THE PROBLEM: As the answer, give a copy of each line below that includes the word "with".

Saved data entries
What follows belongs to an exercise in optimizing a design on an open flow for small area, a short achievable clock period and few clock cycles; a production flow would make more cautious choices. Where RTL was checked, it was by simulation tests only, not by an equivalence proof against the original. Power figures rest on the tool's default switching activity, not on a simulated workload.

## run 1
Design top, start of the top module:
module top(clk,
           rst,
           done,
           in_mem_data,
           out_mem_data,
           mux_data,
           en_in_mem,
           in_mem_addr,
           en_out_mem,
           out_mem_addr,
           out_mem_read,
           out_mem_write
           );
For scale: roughly 260 flip-flops, ~110 I/O pins.
export LEC_CHECK = 0
export CAP_MARGIN = 20
export CORE_MARGIN = 2
export CORE_UTILIZATION = 40
export SLEW_MARGIN = 20
create_clock -name core_clock -period 24.0 [get_ports {clk}]
standard.sh (not shown) runs the stock make flow with config.mk's settings and CLKGATE_MAP_FILE= SYNTH_SCRIPT=/design/flow/synth_recipe.tcl, a recipe that flattens the netlist after the stock synthesis.
==> flow/flow/run.sh <==
#!/bin/bash
set -o pipefail
export BUFFER_PORTS_ARGS="-buffer_cell sky130_fd_sc_hd__buf_2"
export CTS_ARGS="-sink_clustering_enable -repair_clock_nets -dont_use_dummy_load -buf_list {sky130_fd_sc_hd__clkbuf_4 sky130_fd_sc_hd__clkbuf_8}"
bash standard.sh > standard.log 2>&1
Run 1 completed; timing, DRC and antenna clean
diff inputs: run 1 => run 2
==> flow/flow/run.sh <==
#!/bin/bash
set -o pipefail
export BUFFER_PORTS_ARGS="-buffer_cell sky130_fd_sc_hd__buf_2"
export CTS_ARGS="-sink_clustering_enable -repair_clock_nets -dont_use_dummy_load -buf_list {sky130_fd_sc_hd__clkbuf_4 sky130_fd_sc_hd__clkbuf_8}"
export SETUP_SLACK_MARGIN=18.6
bash standard.sh > standard.log 2>&1
Findings:
No stage failed in run 2, and the final checks on the layout all came back clean.
Between run 2 and run 1, the difference in worst clock skew is negligible.
Going from run 1 to run 2, post-detailed-route via-to-cell ratio grows by about 1.1%.
Run 2 ended with less final-layout clock-cell area share than run 1.
Total power of run 2 is higher than that of run 1.
Final instance area for run 2 is higher than for run 1.
On power in the clock group, run 1 tracks run 2 almost exactly.
Routed wire in run 2 totals more than in run 1.
Run 2 vs run 1 — clock network power share dropped 2.6 points.
Run 2 vs run 1: fraction of area in registers down in run 2
Inputs modified between run 2 and run 3:
==> flow/flow/run.sh <==
#!/bin/bash
set -o pipefail
export BUFFER_PORTS_ARGS="-buffer_cell sky130_fd_sc_hd__buf_2"
export CTS_ARGS="-sink_clustering_enable -repair_clock_nets -dont_use_dummy_load -buf_list {sky130_fd_sc_hd__clkbuf_4 sky130_fd_sc_hd__clkbuf_8}"
export SETUP_SLACK_MARGIN=17.5
bash standard.sh > standard.log 2>&1
[summary]
Run 3 finished all stages; the layout is clean.
As far as number of non-clock inverters in the layout goes, run 3 and run 2 are indistinguishable; the numbers are identical.
Looking at relative contribution of combinational cells to total power across run 3 and run 2, the one that comes out lower is run 3.
Run 3 and run 2 ended up with roughly the same clock power.
Side by side, sequential share of power turned out higher in run 3 than in run 2.
Cell area sits lower in run 3 than in run 2.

ANSWER SPACE:
standard.sh (not shown) runs the stock make flow with config.mk's settings and CLKGATE_MAP_FILE= SYNTH_SCRIPT=/design/flow/synth_recipe.tcl, a recipe that flattens the netlist after the stock synthesis.
Run 2 ended with less final-layout clock-cell area share than run 1.
Run 3 and run 2 ended up with roughly the same clock power.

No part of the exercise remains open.